*** Opening of Material provided ***

What follows belongs to an exercise in optimizing a design on an open flow for small area, a short achievable clock period and few clock cycles; a production flow would make more cautious choices. RTL that was checked went through simulation tests only; none was proved equivalent to the original. The RTL of run 2 was laid out without a check of its function.

## flow/design.v (module list and top-level ports; edited modules follow where they fit)
// module gcn_sequencer: 27 lines
// module gcn_adjacency: 29 lines
// module gcn_aggregate: 331 lines
// module gcn_transform: 30 lines
// module gcn_wreg: 8 lines
// module gcn_mac: 136 lines
// module gcn_fa: 10 lines
// module gcn_ha: 9 lines
// module gcn_argmax: 33 lines
// module gcn_cls: 172 lines
// module gcn_top: 65 lines
module gcn_top (
    input  logic                                      clk,
    input  logic                                      rst_n,
    input  logic                                      start,
    input  logic [6-1:0][3-1:0]    edge_src,
    input  logic [6-1:0][3-1:0]    edge_dst,
    input  logic [6-1:0][5-1:0]    feat_col,
    input  logic [3-1:0][5-1:0]  weight_row,
    output logic                                      feat_re,
    output logic [4-1:0]                    feat_addr,
    output logic [6-1:0][2-1:0]   y,
    output logic                                      done
);
  // ...
==> flow/run.sh <==
#!/bin/bash
# synth_recipe.tcl (not shown) runs the flow's synth.tcl, then flattens the netlist and writes it again
# the make line also repeats each setting of config.mk as NAME=value (left out here)
make -C /OpenROAD-flow-scripts/flow DESIGN_CONFIG=/design/flow/config.mk WORK_HOME=/design/flow/orfs CLKGATE_MAP_FILE= SYNTH_SCRIPT=/design/flow/synth_recipe.tcl finish
==> flow/config.mk <==
export PLATFORM = sky130hd
export DESIGN_NAME = gcn_top
export DESIGN_NICKNAME = gcn_top
export VERILOG_FILES = /design/flow/design.v
export SDC_FILE = /design/flow/constraint.sdc
export NUM_CORES = 4
export LEC_CHECK = 0
export ABC_CLOCK_PERIOD_IN_PS = 2500
export CAP_MARGIN = 20
export CORE_MARGIN = 2
export CORE_UTILIZATION = 40
export CTS_BUF_LIST = sky130_fd_sc_hd__clkbuf_8
export CTS_CLUSTER_DIAMETER = 60
export CTS_CLUSTER_SIZE = 16
export SETUP_SLACK_MARGIN = 4.2
export SLEW_MARGIN = 20
export SYNTH_HIERARCHICAL = 1
==> flow/constraint.sdc <==
create_clock -name core_clock -period 7.5 [get_ports {clk}]
set_input_delay 1.5000 -clock core_clock [delete_from_list [all_inputs] [get_ports {clk}]]
set_output_delay 1.5000 -clock core_clock [all_outputs]
set_load 0.01 [all_outputs]
==> reports/summary.txt, run 1 <==
status - finished clean
Post-Route Setup TNS - 0 ns
GR Util met1 - 26.72%
most frequent cells in the layout - 560 x ha_1, 470 x xnor2_1, 311 x dfxtp_1, 250 x a22oi_1, 239 x fa_1
Crit Path Class - flip-flop to flip-flop
non-clk buf share - 4.274%
global-route wire length before repair - 172400 um
# rows - 119
area grow syn2layout - 10.67%
crit path to - i_xfm.g_node[0].g_cls[2].u_mac.acc[10]$_DFF_P_
total gr overflow - 0
postcts setup bufs - 12
final setup vio count - 0
num sequential - 453
pin slew with the least headroom to its limit - 1.116 ns
routed wl met2 - 50850 um
CTS clock-pin slew for the worst setup and hold paths - 0.10 ns
TritonCTS Buffers - 61
fraction of layout cells with a size suffix above 1 - 18.35%
max reg flops - 216
Ports - 102
gr busiest metal - met2
worst slack, placed - 3.768 ns
Setup crit start - i_agg.agg_sum[5]$_DFF_P_
period utilization - 43.40%
Fillers - 10210
CP Capture Type - flip-flop
multi-input gates - 3546
layout clock buffer count - 64
met2 Use GR - 32.08%
depth of the CTS H-tree - 2
DR top layer - met5
CP bufs+invs - 1
R2R setup slack - 4.25 ns
Synthesized Nets - 5255
Fin. Hold Viols - 0
Hold Path Origin - i_agg.wd_r[7]$_DFF_P_
Most flops, register - i_xfm.g_node.g_cls.u_mac.acc
Testbench counts, summed over its fixed seeds: cycles 8,064.
==> module gcn_transform, before the edit <==
module gcn_transform (
    input  logic                                                      clk,
    input  logic                                                      pre_first,
    input  logic [6-1:0][8-1:0]                     agg_sum,
    input  logic [3-1:1][9-1:0]                    wdiff,
    output logic [6-1:0][3-1:1][18-1:0]   acc,
    output logic [6-1:0][3-1:1][3-1:0]  pend
);
    localparam int WGRP = 2;
    logic [6/WGRP-1:0][3-1:1][9-1:0] wd_q;
    for (genvar g = 0; g < 6 / WGRP; g++) begin : g_wreg
        gcn_wreg u_wreg (
            .clk (clk),
            .d   (wdiff),
            .q   (wd_q[g])
        );
    end
    for (genvar n = 0; n < 6; n++) begin : g_node
        for (genvar c = 1; c < 3; c++) begin : g_cls
            gcn_mac u_mac (
                .clk       (clk),
                .pre_first (pre_first),
                .agg       (agg_sum[n]),
                .wd        (wd_q[n / WGRP][c]),
                .acc       (acc[n][c]),
                .pend      (pend[n][c])
            );
        end
    end
endmodule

*** Close of Material provided ***

- What needs to be done
The answer must consist of every line from the entries that holds the string "genvar".

- Answer
    for (genvar g = 0; g < 6 / WGRP; g++) begin : g_wreg
    for (genvar n = 0; n < 6; n++) begin : g_node
        for (genvar c = 1; c < 3; c++) begin : g_cls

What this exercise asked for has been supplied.